Now, in scenario 1, (b) looks more attractive than (a) which is a fair assessment.
In scenario 2, (a) and (b) look similar but actually (a) should be far more attractive as it has about a 60% chance of always completing before (b).
In scenario 3, the 85%ile gives us a fair comparison and (a) looks more attractive. Is this a better choice than the median or the mean? Hard to say, but the percentage difference in the two 85%ile values will be lower than if the median or the mean are used for comparison and hence (b) looks relatively more attractive when the 85%ile is used in comparison to the 50%ile or the mean.
In scenario 4, (a) looks more attractive than (b) and that is a fair comparison
In scenario 5, (b) now looks more attractive than (a) and that may also be a fair comparison
In scenario 6, (a) looks more attractive than (b) and again it is probably a fair comparison and the ratio between them probably gives a fair appraisal of the different duration risks.
What about the worst case?
We could examine the longest possible duration value, the 99%ile in the PDF and it would give us similar but opposite results to our best-case comparison.
Conclusions
This small exercise should be enough to demonstrate to you that depending on the projects being compared and their respective duration probability distribution functions, the method used to make a comparison of their durations as a single number – the best case, the worst case, the median value, the mean value, or the 85%ile value, will produce different results, some of which are fair appraisals of the comparative risks and other which are not. No one solution works best in every scenario.

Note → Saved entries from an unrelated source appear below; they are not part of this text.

Background: an optimization exercise with open tools, aiming at small area. Do not read the settings as production practice. Where RTL was checked, it was by simulation tests only, not by an equivalence proof against the original. Power and IR drop assume default switching activity.

## the baseline
==> flow/design.v <==
module ts100_fprog (
    input  wire        clk,
    input  wire        rst_n,
    input  wire        h_valid,
    input  wire        h_write,
    input  wire [2:0]  h_size,
    input  wire [5:0]  h_addr,
    input  wire [31:0] h_wdata,
    output reg  [31:0] h_rdata,
    output wire        h_err,
    output wire [1:0]  a_op,
    output wire [31:0] a_addr,
    output wire [31:0] a_wdata,
    input  wire [31:0] a_rdata
);
    reg [31:0] fl_addr;
    reg [31:0] fl_data;
    reg [31:0] op_data;
    reg [13:2] op_addr;
    reg [4:0]  wcnt;
    reg [1:0]  os;
    reg        aw;
    reg        ck;
    reg        eop;
    reg        wrperr;
    reg        pgerr;
    reg        verr;
    reg        cmderr;
    reg [3:0]  errcode;
    wire bsy = os[1] | os[0];
    wire locked = ~bsy & aw;
    wire keyseq = ~bsy & ck;
    assign h_err = (h_size != 3'd4) | (h_addr[1:0] != 2'b00);
    wire       wr = h_valid & h_write & ~h_err;
    wire [3:0] ra = h_addr[5:2];
    wire wr_key  = wr & (ra == 4'h8);
    wire wr_cmd  = wr & (ra == 4'h9);
    wire wr_addr = wr & (ra == 4'hA);
    wire wr_data = wr & (ra == 4'hB);
    wire wr_stat = wr & (ra == 4'hC);
    wire [31:0] stat_val = {14'd0, os, 3'd0, keyseq, errcode, 1'b0,
                            cmderr, verr, pgerr, wrperr, eop, locked, bsy};
    always @(*) begin
        case (ra)
            4'hA:    h_rdata = fl_addr;
            4'hB:    h_rdata = fl_data;
            4'hC:    h_rdata = stat_val;
            default: h_rdata = 32'd0;
        endcase
    end
    wire in_range  = (fl_addr[31:14] == 18'h02000);
    wire page_algn = (fl_addr[9:0] == 10'd0);
    wire word_algn = (fl_addr[1:0] == 2'd0);
    wire page_wrp  = (fl_addr[13:10] == 4'h0) | (fl_addr[13:10] == 4'hF);
    wire c_res   = |h_wdata[31:2];
    wire c_any   = ~c_res & (h_wdata[1] | h_wdata[0]);    
    wire c_op    = ~c_res & (h_wdata[1] ^ h_wdata[0]);    
    wire c_lk    = ~c_res & h_wdata[1] & h_wdata[0];      
    wire c_algn  = h_wdata[1] ? word_algn : page_algn;
    wire e_res   = wr_cmd & c_res;                                    
    wire e_busy  = wr_cmd & c_any & bsy;                              
    wire do_lock = wr_cmd & c_lk & ~bsy;
    wire c_run   = wr_cmd & c_op & ~bsy;
    wire e_lckd  = c_run & aw;                                        
    wire c_chk   = c_run & ~aw;
    wire e_range = c_chk & ~in_range;                                 
    wire e_align = c_chk & in_range & ~c_algn;                        
    wire e_wrp   = c_chk & in_range & c_algn & page_wrp;              
    wire accept  = c_chk & in_range & c_algn & ~page_wrp;
    wire k_act   = wr_key & locked;
    wire k_match = ((h_wdata & 32'h7777_7777) == 32'h4567_0123) &
                   ((h_wdata & 32'h8888_8888) == ({32{ck}} & 32'h8888_8888));
    wire e_key   = k_act & ~k_match;                                  
    wire tick = bsy & ~wr;
    assign a_op[1] = tick & ~aw & ~ck & (os[1] ^ os[0]);
    assign a_op[0] = tick & os[1] & (os[0] | ~aw);
    assign a_addr  = {18'h02000, op_addr, 2'b00};
    assign a_wdata = op_data;
    wire ones    = &a_rdata;
    wire match   = (a_rdata == op_data);
    wire st_ok   = ~a_rdata[1] & a_rdata[0];
    wire st_fail = a_rdata[1] & ~a_rdata[0];
    wire last_w  = &op_addr[9:2];
    wire tmo     = (wcnt == 5'b10000) & ~ck;  
    wire vfy     = tick & os[1] & os[0];
    wire e_ver   = vfy & (ck ? ~match : ~ones);                       
    wire v_done  = vfy & ~e_ver & (ck | last_w);
    wire v_next  = vfy & ~e_ver & ~ck & ~last_w;
    wire awt     = tick & aw;                 
    wire go_v    = awt & st_ok;
    wire e_fail  = awt & st_fail;                                     
    wire e_tmo   = awt & ~st_ok & ~st_fail & tmo;                     
    wire pchk    = tick & ~aw & ck & ~os[0];  
    wire e_ne    = pchk & ~ones;                                      
    wire issue   = tick & ~aw & ~ck & (os[1] ^ os[0]);
    wire finish  = e_ver | v_done | e_fail | e_tmo | e_ne;
    wire set_cmd = e_res | e_busy | e_lckd | e_key | e_range | e_align;
    wire set_pg  = e_ne | e_fail | e_tmo;
    wire raise   = set_cmd | e_wrp | set_pg | e_ver;
    wire [3:0] code;
    assign code[0] = e_res | e_lckd | e_range | e_wrp | (e_fail & ~os[1]) | e_tmo;
    assign code[1] = e_busy | e_lckd | e_align | e_wrp | (e_fail & os[1]) | e_tmo;
    assign code[2] = e_key | e_range | e_align | e_wrp | e_ver;
    assign code[3] = set_pg | e_ver;
    wire no_err  = ~wrperr & ~pgerr & ~verr & ~cmderr;
    wire w1c_clr = wr_stat & ~(wrperr & ~h_wdata[3]) & ~(pgerr & ~h_wdata[4]) &
                   ~(verr & ~h_wdata[5]) & ~(cmderr & ~h_wdata[6]);
    wire ea_ld = wr_addr & rst_n, ea_hd = ~wr_addr & rst_n;
    wire ed_ld = wr_data & rst_n, ed_hd = ~wr_data & rst_n;
    always @(posedge clk) begin
        fl_addr <= (h_wdata & {32{ea_ld}}) | (fl_addr & {32{ea_hd}});
        fl_data <= (h_wdata & {32{ed_ld}}) | (fl_data & {32{ed_hd}});
    end
    always @(posedge clk) begin
        if (accept) begin
            op_addr <= fl_addr[13:2];
            op_data <= fl_data;
        end else if (v_next) begin
            op_addr[9:2] <= op_addr[9:2] + 8'd1;
        end
        if (!aw)
            wcnt <= 5'd0;
        else if (tick)
            wcnt <= {wcnt[3:0], ck};
    end
    always @(posedge clk) begin
        if (!rst_n) begin
            aw <= 1'b1;
            ck <= 1'b0;
        end else if (accept) begin
            aw <= 1'b0;
            ck <= h_wdata[1];
        end else if (finish | do_lock) begin
            aw <= do_lock;
            ck <= 1'b0;
        end else if (k_act) begin
            aw <= ~(ck & k_match);
            ck <= ~ck & k_match;
        end else begin
            if (issue) aw <= 1'b1;
            if (awt) ck <= wcnt[4] ^ wcnt[3] ^ ({wcnt[3:0], ck} == 5'd0);
            if (go_v) begin
                aw <= 1'b0;
                ck <= os[1];
            end
            if (pchk) ck <= 1'b0;
        end
    end
    always @(posedge clk) begin
        if (!rst_n) begin
            os      <= 2'd0;
            eop     <= 1'b0;
            wrperr  <= 1'b0;
            pgerr   <= 1'b0;
            verr    <= 1'b0;
            cmderr  <= 1'b0;
            errcode <= 4'd0;
        end else begin
            if (accept)      os <= h_wdata[1:0];
            else if (finish) os <= 2'd0;
            else if (go_v)   os <= 2'd3;
            eop    <= (eop    & ~(wr_stat & h_wdata[2])) | v_done;
            wrperr <= (wrperr & ~(wr_stat & h_wdata[3])) | e_wrp;
            pgerr  <= (pgerr  & ~(wr_stat & h_wdata[4])) | set_pg;
            verr   <= (verr   & ~(wr_stat & h_wdata[5])) | e_ver;
            cmderr <= (cmderr & ~(wr_stat & h_wdata[6])) | set_cmd;
            if (raise & no_err) errcode <= code;
            else if (w1c_clr)   errcode <= 4'd0;
        end
    end
endmodule
Settings: LEC_CHECK=0, CAP_MARGIN=20, CORE_MARGIN=2, CORE_UTILIZATION=40, PLACE_DENSITY=0.7, SLEW_MARGIN=20; clock period 10.0 ns.
standard.sh (not shown) runs the stock make flow with config.mk's settings and CLKGATE_MAP_FILE= SYNTH_SCRIPT=/design/flow/synth_recipe.tcl, a recipe that flattens the netlist after the stock synthesis.
==> flow/flow/run.sh <==
#!/bin/bash
# The standard layout with three changes:
#  * after the standard synthesis, the combinational logic is re-mapped for
#    area with ABC (flip-flops and their names untouched, see remap.sh);
#  * the port buffers are the smallest buffer cell;
#  * the clock tree uses clkbuf_4 cells and no dummy loads.
set -euo pipefail
cd "$(dirname "$0")/.."
work=$PWD
export BUFFER_PORTS_ARGS="-buffer_cell sky130_fd_sc_hd__buf_1"
export CTS_ARGS="-sink_clustering_enable -repair_clock_nets -dont_use_dummy_load -sink_clustering_size 10 -buf_list {sky130_fd_sc_hd__clkbuf_2 sky130_fd_sc_hd__clkbuf_4}"
res=$work/orfs/results/$FLOW_PLATFORM/ts100_fprog/base
lib=$FLOW_HOME/platforms/$FLOW_PLATFORM/lib/sky130_fd_sc_hd__tt_025C_1v80.lib

# 1. standard synthesis, up to the Yosys netlist
bash standard.sh "$res/1_2_yosys.v" > standard_synth.log 2>&1

# 2. area re-map of the combinational logic
cp "$res/1_2_yosys.v" "$work/synth_standard.v"
bash flow/remap.sh "$work/synth_standard.v" "$work/synth_remap.v" "$lib" "$work/flow/remap.abc" > remap.log 2>&1
cp "$work/synth_remap.v" "$res/1_2_yosys.v"
touch "$res/1_2_yosys.v"

# 3. the rest of the standard layout
bash standard.sh finish > standard_flow.log 2>&1
==> flow/flow/remap.abc <==
&get -n
&st
&deepsyn -T 60
&dch -f
&nf -R 1000 -p
&put
topo
==> flow/flow/remap.sh <==
#!/bin/bash
# remap.sh IN.v OUT.v LIB ABC_SCRIPT
# Re-maps the combinational logic of a mapped netlist for area with ABC. Every
# flip-flop and tie cell instance is kept as it is (same name, same cell), so
# the registers stay those of the standard synthesis.
set -euo pipefail
in=$1; out=$2; lib=$3; script=$4
yosys_bin=$(command -v yosys || echo "$FLOW_HOME/../tools/install/yosys/bin/yosys")
keep=$(grep -oE "sky130_fd_sc_hd__(df|edf|sdf|dl|conb)[a-z0-9_]*" "$in" | sort -u | tr '\n' ' ')
cat > "$out.ys" <<EOT
read_liberty -ignore_miss_func $lib
read_verilog $in
hierarchy -top $FLOW_TOP
setattr -mod -set keep_hierarchy 1 $keep
flatten
rename -hide w:*.*
opt_clean -purge
abc -liberty $lib -dont_use sky130_fd_sc_hd__probe_p_8 -dont_use sky130_fd_sc_hd__probec_p_8 -dont_use sky130_fd_sc_hd__lpflow_* -script $script
splitnets
opt_clean -purge
hilomap -singleton -hicell sky130_fd_sc_hd__conb_1 HI -locell sky130_fd_sc_hd__conb_1 LO
insbuf -buf sky130_fd_sc_hd__buf_4 A X
blackbox $keep
write_verilog -noattr -noexpr $out
EOT
"$yosys_bin" -s "$out.ys"
## Diff of input files: the candidate against the baseline
--- a/flow/design.v
+++ b/flow/design.v
@@ -17,7 +17,7 @@
     reg [31:0] fl_data;
     reg [31:0] op_data;
     reg [13:2] op_addr;
-    reg [4:0]  wcnt;
+    reg [5:0]  wcnt;
     reg [1:0]  os;
     reg        aw;
     reg        ck;
@@ -30,7 +30,7 @@
     wire bsy = os[1] | os[0];
     wire locked = ~bsy & aw;
     wire keyseq = ~bsy & ck;
-    assign h_err = (h_size != 3'd4) | (h_addr[1:0] != 2'b00);
+    assign h_err = h_valid & ((h_size != 3'd4) | (h_addr[1:0] != 2'b00));
     wire       wr = h_valid & h_write & ~h_err;
     wire [3:0] ra = h_addr[5:2];
     wire wr_key  = wr & (ra == 4'h8);
@@ -81,7 +81,7 @@
     wire st_ok   = ~a_rdata[1] & a_rdata[0];
     wire st_fail = a_rdata[1] & ~a_rdata[0];
     wire last_w  = &op_addr[9:2];
-    wire tmo     = (wcnt == 5'b10000) & ~ck;  
+    wire tmo     = (wcnt == 6'b100000);       
     wire vfy     = tick & os[1] & os[0];
     wire e_ver   = vfy & (ck ? ~match : ~ones);                       
     wire v_done  = vfy & ~e_ver & (ck | last_w);
@@ -119,9 +119,9 @@
             op_addr[9:2] <= op_addr[9:2] + 8'd1;
         end
         if (!aw)
-            wcnt <= 5'd0;
+            wcnt <= 6'd0;
         else if (tick)
-            wcnt <= {wcnt[3:0], ck};
+            wcnt <= {wcnt[4:0], wcnt[5] ^ wcnt[4] ^ (wcnt[4:0] == 5'd0)};
     end
     always @(posedge clk) begin
         if (!rst_n) begin
@@ -138,7 +138,6 @@
             ck <= ~ck & k_match;
         end else begin
             if (issue) aw <= 1'b1;
-            if (awt) ck <= wcnt[4] ^ wcnt[3] ^ ({wcnt[3:0], ck} == 5'd0);
             if (go_v) begin
                 aw <= 1'b0;
                 ck <= os[1];
Looking only at number of cells on the critical path, and setting everything else aside, the higher value of the candidate and the baseline goes to the candidate.
Area fraction of clock buffers and clock inverters: the candidate vs the baseline — no meaningful difference
Number of cells on the worst reg-to-reg path, the candidate and the baseline: smaller value in the candidate
Looking only at total track usage, and setting everything else aside, the higher value of the candidate and the baseline goes to the baseline.
The candidate has largest net degree at the start of global routing above what the baseline had.
Comparing the candidate and the baseline, the lower power was measured on the baseline.
The standard cells in the candidate occupy more silicon area than those in the baseline do.
The candidate and the baseline ended up with roughly the same proportion of cell area occupied by registers.
In the candidate, the share of the clock period used by the worst path after layout came out 1.4 points below the value in the baseline.
NOTE total wire length the baseline->the candidate decreased by a few percent
Only the layout flow was run in the candidate; the RTL was not checked for function there.

==> static timing again, ports no longer ideal <==
No port has a modelled driver above. Below, the same layouts with a new extraction and two added sets of constraints. Step 1 assumes that a clkbuf_16 drives the clock port and a buf_2 every other input. Step 2 adds t to the input delays and takes it off the output delays; t is the mean of the earliest and latest rising clock arrival at the registers after step 1. Input paths then give back, and output paths get back, about the clock's delay inside the block. a / b / c = no drivers / after step 1 / after step 2; a / b = the first two.
| run | t, ns | setup slack, ns | worst setup path after step 2 |
|---|---|---|---|
| the baseline | 0.560 | 4.398 / 4.369 / 4.369 | input to output |
| the candidate | 0.551 | 4.536 / 4.517 / 4.517 | input to output |
After both steps setup and hold are still met in every run listed. For the baseline, which loses most, drivers alone change the setup slack by -0.029 ns; drivers and shift together by -0.029 ns.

My conclusion from this is that to compare durations of projects you need the whole probability distribution function and you need to make side-by-side visual comparison and then weigh other factors such as the value to be delivered and when. Reducing duration to a single number, regardless of how that number is derived is nonsense. We need to cut it out and start managing the duration risk appropriately. Part 6 of this series will look at a viable method for making properly risk assessed choices for scheduling, sequencing, and selection of projects and other types of work.